● **Aim of the exercise**: Using the records below, locate all lines containing "refreshclock" and return them.
= Beginning of Section =
==> run a: inputs <==
## topmodule
module topmodule( input clk,
input rst,
output [3:0] anode,
output [7:0] cathode,
input B1, B2, B3, B4,
input [4:0] operation);
wire refreshclock;
wire refreshtick;
wire [1:0] refreshcounter;
wire [3:0] digit1;
wire [3:0] digit2;
wire [3:0] digit3;
wire [3:0] digit4;
wire [7:0] digit1disp;
wire [7:0] digit2disp;
wire [7:0] digit3disp;
wire [7:0] digit4disp;
wire dot;
wire [3:0] final1, final2, final3, final4; 
wire [13:0] result;     
wire negative_sign;                
clockDivider refreshclockGenerator( .clk(clk),.clk_out(refreshclock),.tick(refreshtick),.rst(rst));
refreshCounter counter(.clk(clk),.rst(rst),.en(refreshtick),.refreshcounter(refreshcounter));
anodeControl anodeControl(.refreshcounter(refreshcounter),.anode(anode));
increment case1(.clk(clk), .en(refreshtick), .rst(rst),.button(B1),.in(digit1));
increment case2(.clk(clk), .en(refreshtick), .rst(rst),.button(B2),.in(digit2));
  ...
Settings: LEC_CHECK=0, ABC_AREA=1, CAP_MARGIN=20, CELL_PAD_IN_SITES_DETAIL_PLACEMENT=0, CELL_PAD_IN_SITES_GLOBAL_PLACEMENT=0, CORE_ASPECT_RATIO=0.67, CORE_MARGIN=2, CORE_UTILIZATION=72, CTS_CLUSTER_DIAMETER=233, CTS_CLUSTER_SIZE=90, GPL_ROUTABILITY_DRIVEN=0, MAX_ROUTING_LAYER=met5, MIN_ROUTING_LAYER=met1, PLACE_DENSITY=0.42, SETUP_SLACK_MARGIN=-0.38, SLEW_MARGIN=30; clock period 19.0 ns.
run.sh (not shown) runs the stock make flow with config.mk's settings and CLKGATE_MAP_FILE=.
==> run b (differences from run a) <==
==> flow/config.mk (replaced) <==
export PLATFORM = sky130hd
export DESIGN_NAME = topmodule
export DESIGN_NICKNAME = topmodule
export VERILOG_FILES = /design/flow/design.v
export SDC_FILE = /design/flow/constraint.sdc
export NUM_CORES = 4
export LEC_CHECK = 0
export CAP_MARGIN = 20
export CORE_MARGIN = 2
export CORE_UTILIZATION = 40
export SLEW_MARGIN = 20
==> flow/constraint.sdc (replaced) <==
create_clock -name core_clock -period 30.0 [get_ports {clk}]
set_input_delay 6.0000 -clock core_clock [delete_from_list [all_inputs] [get_ports {clk}]]
set_output_delay 6.0000 -clock core_clock [all_outputs]
set_load 0.01 [all_outputs]
==> run c (differences from run a) <==
==> flow/config.mk (replaced) <==
export PLATFORM = sky130hd
export DESIGN_NAME = topmodule
export DESIGN_NICKNAME = topmodule
export VERILOG_FILES = /design/flow/design.v
export SDC_FILE = /design/flow/constraint.sdc
export NUM_CORES = 4
export LEC_CHECK = 0
export CAP_MARGIN = 20
export CORE_MARGIN = 2
export CORE_UTILIZATION = 59
export SLEW_MARGIN = 20
==> flow/constraint.sdc (replaced) <==
create_clock -name core_clock -period 13.6 [get_ports {clk}]
set_input_delay 2.7200 -clock core_clock [delete_from_list [all_inputs] [get_ports {clk}]]
set_output_delay 2.7200 -clock core_clock [all_outputs]
set_load 0.01 [all_outputs]
==> run d (differences from run a) <==
==> flow/config.mk (replaced) <==
export PLATFORM = sky130hd
export DESIGN_NAME = topmodule
export DESIGN_NICKNAME = topmodule
export VERILOG_FILES = /design/flow/design.v
export SDC_FILE = /design/flow/constraint.sdc
export NUM_CORES = 4
export LEC_CHECK = 0
export ABC_AREA = 1
export CAP_MARGIN = 20
export CORE_MARGIN = 2
export CORE_UTILIZATION = 70
export SLEW_MARGIN = 20
==> flow/constraint.sdc (replaced) <==
create_clock -name core_clock -period 40.4 [get_ports {clk}]
set_input_delay 8.0800 -clock core_clock [delete_from_list [all_inputs] [get_ports {clk}]]
set_output_delay 8.0800 -clock core_clock [all_outputs]
set_load 0.01 [all_outputs]
==> comparison <==
Run c finished but fails on negative setup slack. Run b completed with no timing, DRC or antenna violations. Run a failed in global routing (5_1_grt) on GRT-0232. Run d completed without violations.
The highest clock skew belongs to run d, the lowest to run c.
The clock power of run c is 2.9 times that of run d.
In run b the sequential share of layout area is higher than in run c, by 1.8 points.
The highest critical path depth belongs to run d, the lowest to run b.
The lowest via count belongs to run b, the highest to run c.
Cell area, lowest first: run d, run b, run c.
Hold slack: run d < run c < run b.
The highest final cell count belongs to run d, the lowest to run b.
Routed wire length: run c > run b > run d.
Non-clock buffer count: run c is higher than run d (330).

========
==> wip/sierra: inputs <==
==> flow/design.v <==
`timescale 1ns / 1ps
module clockDivider(input clk, rst, output reg clk_out, output tick);
reg [31:0] count; 
parameter n = 20;
always @ (posedge(clk), posedge(rst)) begin 
if (rst == 1'b1)
count <= 32'b0;
else if (count == n-1)
count <= 32'b0;
else
count <= count + 1;
end
always @ (posedge(clk), posedge(rst)) begin
if (rst == 1'b1)
clk_out <= 1'b0;
else if (count == n-1)
  clk_out <= ~clk_out;
else
 clk_out <= clk_out;
end
assign tick = (count == n-1) & ~clk_out;
endmodule
`timescale 1ns / 1ps
module refreshCounter(
input clk,
input rst,
input en,
output reg[1:0] refreshcounter
    );
    always@(posedge clk, posedge rst)
    if (rst)
    refreshcounter <= 2'd0;
    else if (en)
    refreshcounter <= refreshcounter +1; 
endmodule
`timescale 1ns / 1ps
module anodeControl(
input [1:0] refreshcounter,
output reg [3:0] anode
    );
    always @(refreshcounter)
    begin 
    case(refreshcounter)
    2'b00:
      anode= 4'b1110;
    2'b01:
      anode= 4'b1101;
    2'b10:
      anode= 4'b1011;
    2'b11:
      anode= 4'b0111;
      endcase
      end
endmodule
= End of Section =
● **Solution to the problem**:
wire refreshclock;
clockDivider refreshclockGenerator( .clk(clk),.clk_out(refreshclock),.tick(refreshtick),.rst(rst));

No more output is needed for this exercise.